The woman stared at Mavis,
her eyes glinting playfully,
knowingly.
She began to smile widely,
and she offered Mavis the satchel.
No, honey, I'm sorry.
I can't let you in to clean.
Mr.
Jubal
not here.
Do you understand me?
The woman offered her the satchel again.
Mavis was a little bit scared of this woman.
Well, she was bigger than her for one, so if she wanted to rob her, well, what could Mavis do?
But mostly it was her eyes.
They didn't look quite right to Mavis.
What's this?
Mavis reached hesitantly for the bag.
The woman was clearly fighting back giggles at this point, and Mavis began to suspect she was being mocked.
You lost this.
And her accent alone was enough to shiver Mavis.
Mavis looked at the bag, recognized the U.S.
Army markings that would designate 90% of the possessions a man like Junior Metcalf would have to his name.
Where'd you get this?
Did you steal this?
You lost this.
We found.
And she giggled and started walking away her laughter growing
mavis watched the woman go and then looked down at what was clearly junior's bag
mavis opened it and looked inside
and screamed
the bag contained junior's big army knife Oh, and his army ring, too,
which was still on the finger of his severed right hand that was also in the bag, along with Junior's teeth and tongue that rested in the pale desert of that bloodless palm.

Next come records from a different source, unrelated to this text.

`src/rtl/dsp_divider_pkg.sv`:
```
// Shared definitions for the iterative RV32M divider: FSM states and result constants.
package div_pkg;

    typedef enum logic [2:0] {
        IDLE,
        PREP,
        ITER,
        FIX,
        DONE
    } div_state_t;

    localparam int          DIV_ITERS     = 32;
    localparam logic [31:0] DIV_BY_ZERO_Q = 32'hFFFF_FFFF;
    localparam logic [31:0] INT_MIN       = 32'h8000_0000;

endpackage

```
`src/rtl/dsp_divider_sub32.sv`:
```
// 32-bit subtractor for the divider's trial step: diff = a - b, borrow = (a < b) unsigned.
module dsp_sub32 #(
    parameter int USE_DSP = 1
) (
    input  logic [31:0] a,
    input  logic [31:0] b,
    output logic [31:0] diff,
    output logic        borrow
);

    generate
        if (USE_DSP != 0) begin : g_dsp
            // Same split as an SB_MAC16 in bypassed ADDSUB mode: two 16-bit halves,
            // with the top half's carry chained from the bottom half.
            logic [16:0] bot;
            logic [16:0] top;
            assign bot    = {1'b0, a[15:0]} - {1'b0, b[15:0]};
            assign top    = {1'b0, a[31:16]} - {1'b0, b[31:16]} - {16'b0, bot[16]};
            assign diff   = {top[15:0], bot[15:0]};
            assign borrow = top[16];
        end else begin : g_fabric
            logic [32:0] full;
            assign full   = {1'b0, a} - {1'b0, b};
            assign diff   = full[31:0];
            assign borrow = full[32];
        end
    endgenerate

endmodule

```
`src/rtl/dsp_divider.sv`:
```
// Restoring divider for DIV/DIVU/REM/REMU: one quotient bit per cycle, start/done handshake.
module dsp_divider
    import div_pkg::*;
#(
    parameter int USE_DSP = 1,
    parameter int XLEN    = 32
) (
    input  logic            clk,
    input  logic            rst_n,
    input  logic            start,
    input  logic            is_signed,
    input  logic [XLEN-1:0] dividend,
    input  logic [XLEN-1:0] divisor,
    output logic            busy,
    output logic            done,
    output logic [XLEN-1:0] quotient,
    output logic [XLEN-1:0] remainder
);

    div_state_t      state;
    logic [XLEN-1:0] q_reg;
    logic [XLEN-1:0] r_reg;
    logic [XLEN-1:0] d_reg;
    logic [4:0]      count;
    logic            op_signed;
    logic            neg_q;
    logic            neg_r;

    logic [XLEN:0]   shifted;
    logic [XLEN-1:0] trial_lo;
    logic            trial_borrow;
    logic            no_borrow;
    logic [XLEN-1:0] a_abs;
    logic [XLEN-1:0] d_abs;

    assign shifted   = {r_reg, q_reg[XLEN-1]};
    assign no_borrow = shifted[XLEN] | ~trial_borrow;
    assign a_abs     = (op_signed && q_reg[XLEN-1]) ? -q_reg : q_reg;
    assign d_abs     = (op_signed && d_reg[XLEN-1]) ? -d_reg : d_reg;

    dsp_sub32 #(
        .USE_DSP(USE_DSP)
    ) u_sub (
        .a     (shifted[XLEN-1:0]),
        .b     (d_reg),
        .diff  (trial_lo),
        .borrow(trial_borrow)
    );

    // q_reg holds the raw dividend until PREP, then the magnitude being shifted into quotient bits.
    always_ff @(posedge clk or negedge rst_n) begin
        if (!rst_n) begin
            state     <= IDLE;
            q_reg     <= '0;
            r_reg     <= '0;
            d_reg     <= '0;
            count     <= '0;
            op_signed <= 1'b0;
            neg_q     <= 1'b0;
            neg_r     <= 1'b0;
            busy      <= 1'b0;
            done      <= 1'b0;
            quotient  <= '0;
            remainder <= '0;
        end else begin
            case (state)
                IDLE: begin
                    done <= 1'b0;
                    if (start) begin
                        q_reg     <= dividend;
                        d_reg     <= divisor;
                        op_signed <= is_signed;
                        busy      <= 1'b1;
                        state     <= PREP;
                    end
                end
                PREP: begin
                    if (d_reg == '0) begin
                        quotient  <= DIV_BY_ZERO_Q;
                        remainder <= q_reg;
                        done      <= 1'b1;
                        state     <= DONE;
                    end else if (op_signed && q_reg == INT_MIN && d_reg == '1) begin
                        quotient  <= INT_MIN;
                        remainder <= '0;
                        done      <= 1'b1;
                        state     <= DONE;
                    end else begin
                        q_reg <= a_abs;
                        d_reg <= d_abs;
                        neg_q <= op_signed & (q_reg[XLEN-1] ^ d_reg[XLEN-1]);
                        neg_r <= op_signed & q_reg[XLEN-1];
                        r_reg <= '0;
                        count <= '0;
                        state <= ITER;
                    end
                end
                ITER: begin
                    if (no_borrow) begin
                        r_reg <= trial_lo;
                        q_reg <= {q_reg[XLEN-2:0], 1'b1};
                    end else begin
                        r_reg <= shifted[XLEN-1:0];
                        q_reg <= {q_reg[XLEN-2:0], 1'b0};
                    end
                    count <= count + 5'd1;
                    if (count == 5'(DIV_ITERS - 1)) begin
                        state <= FIX;
                    end
                end
                FIX: begin
                    quotient  <= neg_q ? -q_reg : q_reg;
                    remainder <= neg_r ? -r_reg : r_reg;
                    done      <= 1'b1;
                    state     <= DONE;
                end
                DONE: begin
                    done  <= 1'b0;
                    busy  <= 1'b0;
                    state <= IDLE;
                end
                default: begin
                    state <= IDLE;
                end
            endcase
        end
    end

endmodule

```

Mavis Tucker would see those artifacts of her own failed cruelty in her dreams for years to come.
But she'd never returned to Baker's Gap and would die on her own terms the following year.
The magic of vengeance is never a clean thing, though.

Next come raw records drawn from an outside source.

--- config.mk ---
export PLATFORM = sky130hd
export DESIGN_NAME = load_store_unit
export DESIGN_NICKNAME = d
export VERILOG_FILES = /design/src/rtl/load_store_unit.sv
export SDC_FILE = /design/constraint.sdc
export NUM_CORES = 1
export LEC_CHECK = 0
export BUFFER_PORTS_ARGS = -buffer_cell sky130_fd_sc_hd__buf_2
export CAP_MARGIN = 10
export CORE_ASPECT_RATIO = 0.6
export CORE_MARGIN = 2
export CORE_UTILIZATION = 25
export CTS_CLUSTER_DIAMETER = 200
export DETAILED_ROUTE_END_ITERATION = 12
export PLACE_DENSITY_LB_ADDON = 0.25
export SLEW_MARGIN = 15
export SYNTH_ARGS = -nofsm -noshare
export SYNTH_HDL_FRONTEND = slang
export SYNTH_SLANG_ARGS = --single-unit
--- constraint.sdc ---
create_clock -name clk_i -period 3.6 [get_ports clk_i]
set_input_delay 1.08 -clock clk_i [delete_from_list [all_inputs] [get_ports clk_i]]
set_output_delay 1.08 -clock clk_i [all_outputs]
set_load 0.005 [all_outputs]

When Jubal's uncles returned to the gap on their mother's instructions to see what had happened to their father's oldest friend, they made it all a three days wandering the woods around the clutch.
They had been loud and cloudish fools in white shirts and stupid-looking hats.
They had prayed loudly in the road about casting out witches and suffering them not to live.
They'd even attempted to reach out to the local Grand Dragon to get some white hooded help.
But even those bloated old bags of coleslaw knew better than to come down to the clutch.
Either way, the two men were found tied to a tree on their nephew's property, throats torn out,
hands chewed off,
stinking of animal piss and rot.
Jubal Tucker himself returned to Baker's Gap later that year,
his heart broken and his soul shamed by his doings.
If he'd just stood up to his mama, if he'd married Dolores from the outset, I mean, sure, they'd have less money because mama would have disowned him for sure, but his uncle Sammy and Tripp would still be alive.
Dolores would be with him and he'd know his child.
He slept in his house for two nights and had dreamed of his love and their son.
Dreamed of the life they could have had.
But the dream he had on the last night there
was different.
It started like all the others.
Him and Dolores and a beautiful boy of about four or five years old walking in a golden-lit yard, laughing,
tossing a ball for the little man, watching him chase it, scooping up his boy and swinging him around.
Bliss.
In this this version of the dream, however,
the skies darkened as he swung his son through the air.
The intense musk of animals filled his nose as the growls and howls of wolves broke through the peace of his dream like a clumsy child through spider webs.
Jubal nearly sprung from his bed.
He sat up so quickly.
But family,
you know how dreams work in this place, don't you?
They never seem to stay all the way on the other side, now do they?
So Jubal made his way to the front door,
his sense of smell still rife with the stench of marked territory and lupine breath.
And so there,
Jubal Tucker found himself
standing on his front porch in the edge of dawn mists, staring down six women of six different ages of four different races,
naked as the day they were born,
and their bodies were of diverse shapes and colors,
their hair long to their waists or chopped below the ear.
They were not a uniformed body of risen dead, they were not the unheard whispers of the women in church, they were not an auxiliary, or a hen house, or a gaggle.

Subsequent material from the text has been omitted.